- **TASK INSTRUCTIONS**: Only a number is expected: how many lines in the entries that follow contain the word "else"?

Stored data
"""

`config.mk`:
```
export PLATFORM = sky130hd
export DESIGN_NAME = masked_sbox_out_reg
export DESIGN_NICKNAME = d
export VERILOG_FILES = /design/src/rtl/masked_sbox_out_reg.sv
export SDC_FILE = /design/constraint.sdc
export NUM_CORES = 1
export LEC_CHECK = 0
export ABC_CLOCK_PERIOD_IN_PS = 2600
export BUFFER_PORTS_ARGS = -buffer_cell sky130_fd_sc_hd__buf_2
export CAP_MARGIN = 10
export CORE_MARGIN = 5
export CORE_UTILIZATION = 37
export CTS_BUF_LIST = sky130_fd_sc_hd__clkbuf_4 sky130_fd_sc_hd__clkbuf_8 sky130_fd_sc_hd__clkbuf_16
export DETAILED_ROUTE_END_ITERATION = 8
export SYNTH_ARGS = -nofsm -noshare
export SYNTH_HDL_FRONTEND = slang
export SYNTH_SLANG_ARGS = --single-unit
```
`constraint.sdc`:
```
create_clock -name clk -period 2.6 [get_ports clk]
set_input_delay 0.26 -clock clk [delete_from_list [all_inputs] [get_ports clk]]
set_output_delay 0.26 -clock clk [all_outputs]
set_load 0.005 [all_outputs]
```
`src/rtl/masked_sbox_out_reg.sv`:
```
// masked_sbox_out_reg
//   Register stage after the 5-share masked S-box layer of the threshold
//   implementation PRINCE datapath. It forms a glitch-stopping register boundary
//   for all five output shares. It also decouples the S-box layer from the
//   following linear layer through a 2-entry valid/ready skid buffer.
//
//   state | meaning
//   ------+----------------------------------------------
//   EMPTY | nothing held, out_valid = 0
//   ONE   | main register M valid and driving out_*
//   TWO   | M valid, skid register S holds the next set
//
// Parameters
//   WIDTH     bits per share (4 x number of S-boxes)
//
// Ports
//   clk, rst              clock (rising edge) and synchronous active-high reset
//   in_valid / in_ready   upstream handshake; in_ready comes from the state register
//   in_v..in_z            the five S-box output shares
//   out_valid / out_ready downstream handshake
//   out_v..out_z          registered shares held in M
//   occupancy             number of entries held (0..2)
//   rnd                   only present with PRINCE_SBOX_REMASK_EN: 4*WIDTH bits of
//                         fresh randomness, applied as a remask on every capture
//
// Optional feature macro: PRINCE_SBOX_REMASK_EN
module masked_sbox_out_reg #(
  parameter int WIDTH = 64
) (
  input  logic               clk,
  input  logic               rst,
  input  logic               in_valid,
  output logic               in_ready,
  input  logic [WIDTH-1:0]   in_v,
  input  logic [WIDTH-1:0]   in_w,
  input  logic [WIDTH-1:0]   in_x,
  input  logic [WIDTH-1:0]   in_y,
  input  logic [WIDTH-1:0]   in_z,
`ifdef PRINCE_SBOX_REMASK_EN
  input  logic [4*WIDTH-1:0] rnd,
`endif
  output logic               out_valid,
  input  logic               out_ready,
  output logic [WIDTH-1:0]   out_v,
  output logic [WIDTH-1:0]   out_w,
  output logic [WIDTH-1:0]   out_x,
  output logic [WIDTH-1:0]   out_y,
  output logic [WIDTH-1:0]   out_z,
  output logic [1:0]         occupancy
);

  localparam int NSH = 5;

  // The encoding equals the occupancy count.
  typedef enum logic [1:0] {
    EMPTY = 2'd0,
    ONE   = 2'd1,
    TWO   = 2'd2
  } state_t;

  state_t           state_q, state_d;
  logic [WIDTH-1:0] in_sh  [NSH];
  logic [WIDTH-1:0] cap_sh [NSH];
  logic [WIDTH-1:0] m_q    [NSH];
  logic [WIDTH-1:0] m_d    [NSH];
  logic [WIDTH-1:0] s_q    [NSH];
  logic [WIDTH-1:0] s_d    [NSH];
  logic             push, pop;

  assign in_sh[0] = in_v;
  assign in_sh[1] = in_w;
  assign in_sh[2] = in_x;
  assign in_sh[3] = in_y;
  assign in_sh[4] = in_z;

  // Value written into M or S on a push. The remask XORs only randomness into
  // each share. Share z receives all four masks, so the XOR of the five shares
  // is unchanged. Shares are never combined with one another here.
`ifdef PRINCE_SBOX_REMASK_EN
  logic [WIDTH-1:0] r0, r1, r2, r3;
  assign r0 = rnd[WIDTH-1:0];
  assign r1 = rnd[2*WIDTH-1:WIDTH];
  assign r2 = rnd[3*WIDTH-1:2*WIDTH];
  assign r3 = rnd[4*WIDTH-1:3*WIDTH];

  always_comb begin
    cap_sh[0] = in_sh[0] ^ r0;
    cap_sh[1] = in_sh[1] ^ r1;
    cap_sh[2] = in_sh[2] ^ r2;
    cap_sh[3] = in_sh[3] ^ r3;
    cap_sh[4] = in_sh[4] ^ r0 ^ r1 ^ r2 ^ r3;
  end
`else
  always_comb begin
    for (int i = 0; i < NSH; i++) begin
      cap_sh[i] = in_sh[i];
    end
  end
`endif

  // in_ready depends only on the state register; rst masks it so nothing is
  // offered as accepted while reset is asserted.
  assign in_ready  = (state_q != TWO) & ~rst;
  assign out_valid = (state_q != EMPTY);
  assign occupancy = state_q;
  assign push      = in_valid & in_ready;
  assign pop       = out_valid & out_ready;

  always_comb begin
    state_d = state_q;
    for (int i = 0; i < NSH; i++) begin
      m_d[i] = m_q[i];
      s_d[i] = s_q[i];
    end
    unique case (state_q)
      EMPTY: begin
        if (push) begin
          state_d = ONE;
          for (int i = 0; i < NSH; i++) m_d[i] = cap_sh[i];
        end
      end
      ONE: begin
        if (push && pop) begin
          for (int i = 0; i < NSH; i++) m_d[i] = cap_sh[i];
        end else if (push) begin
          state_d = TWO;
          for (int i = 0; i < NSH; i++) s_d[i] = cap_sh[i];
        end else if (pop) begin
          state_d = EMPTY;
        end
      end
      TWO: begin
        // The S to M move applies no new mask.
        if (pop) begin
          state_d = ONE;
          for (int i = 0; i < NSH; i++) m_d[i] = s_q[i];
        end
      end
      default: state_d = EMPTY;
    endcase
  end

  always_ff @(posedge clk) begin
    if (rst) begin
      state_q <= EMPTY;
      for (int i = 0; i < NSH; i++) begin
        m_q[i] <= '0;
        s_q[i] <= '0;
      end
    end else begin
      state_q <= state_d;
      for (int i = 0; i < NSH; i++) begin
        m_q[i] <= m_d[i];
        s_q[i] <= s_d[i];
      end
    end
  end

  assign out_v = m_q[0];
  assign out_w = m_q[1];
  assign out_x = m_q[2];
  assign out_y = m_q[3];
  assign out_z = m_q[4];

endmodule

```
==> reports/results.ini <==
[outcome]
outcome=complete, no violations

[synthesis]
ys_top_cells_by_area=dfxtp_1, a211oi_2, mux2i_1
syn_nets=3333
synth_top_cell_by_area=dfxtp_1
yosysSeqAreaShare_pct=43.3
synth_warnings=0
syn-mean-instance-area_um2=9.87
ys_ff_latch=642
synth_top_cell_area_share_pct=43.3
synth_area_um2=29700
syn_inst=3009
ys_types=27

[place]
place.gp.congestion=0.800
port_buffers=647
dp_hpwl_um=65300
placed_area_um2=33700
dp_cells=4395

[power]
pwr-share-comb_pct=15.2
swShare_pct=26.8
switching_power_uw=6850
seq_power_share_pct=41.7
report.power.total_uw=25500
pwr_density_cell_nw_per_um2=645
clock_power_share_pct=43.1
vdd_drop_max_v=0.000393
power_leakage_uw=0.0165
p_int_uw=18700

[floorplan]
chipWidth_um=293
core-area_um2=80000
fp.dieH_um=293
initial_utilization_pct=37.1
fp.dieArea_um2=86000
rows=104
io_pins=648

[finish]
nets=4057
layout_commonest_cell=buf_2
final_cell_mix=buf_2, dfxtp_1, dlygate4sd3_1
final_area_um2=39600
synthToLayoutAreaGrowth_pct=33.2
utilization_pct=49.4
final_cells=4854
drive_gt1_share_pct=31.6

[routing]
totalWireLength_um=107000
viasPerCell=5.80
vias=28143
drt_iter0_markers=2616
drc=0
drtPass1Iterations=5
detail_route.wl_per_cell_um=22.1
ant_nets=0

[cts]
htree_levels=3
clk_latency_ns=0.61
numCtsBuffers=73
cts-root-buf=clkbuf_16
cts_tree=built
clkTransAtPathRegs_ns=0.06
cts_buffer_depth=3
cts.sinks=642
ctsResizeCount=0

[worst_setup_path]
worstReg2RegStart=occupancy[0]
rr_endpoint=m_q[0][196]
worstSetupEndpoint=m_q[0][196]
start_kind=flop
reg2reg_slack_ns=0.35
critPathArrivalTime_ns=2.71
worst-path-max-fanout=17
critPathRequiredTime_ns=3.05
worstRegToRegCells=6
end_kind=flop
path_class=reg2reg
startpoint=occupancy[0]

[global_routing]
track_usage_pct=23.2
grt_pass1_wl_um=164000
overflow=0
grt_pass1_vias=27397
grt_max_degree=177
grt_antenna_before_repair=2

[sta]
min_period_ns=2.25
maxSlewHeadroom_pct=29.2
rsz0062_at_grt=no
fin_skew_ns=0.0183
worst_pin_slew_ns=1.06
finalSetupTns_ns=0
finalSetupViolCount=0
slew_violations=0
max_freq_mhz=444
hold_viol=0
period_share_pct=86.6

[hold_path]
hold_class=in2reg

[run]
cap_viol_max_count=0

synth_stat cells:
cell       count
inv_2          1
nand4bb_1      1
mux2i_1      321
nor4bb_1       1
nand2b_1       2
o21a_1         1
o21ai_0      320
nand3b_1       1
dfxtp_1      642
a21oi_1      321
or2_2          1
buf_6         33
and3b_1        1
a211oi_2     300
and2_1         1
nor2_1         1
buf_1          2
nand2_1        1
a311oi_1     320
clkbuf_1     286
buf_4          5
nand3_1      320
or3b_2         1
a211oi_1      21
nor2_2         1
a31o_1         1
buf_2        103
cell families (layout without fill, tap and decap cells):
family	count (synthesis)	after routing	synth area share (%)
other cells	0	4	0
compound gates	1284	1284	33.5
mux	321	321	10.8
buf+inv	430	1211	6.77
flops	642	642	43.3
simple gates	332	332	5.68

"""

- **EXERCISE RESPONSE**: 4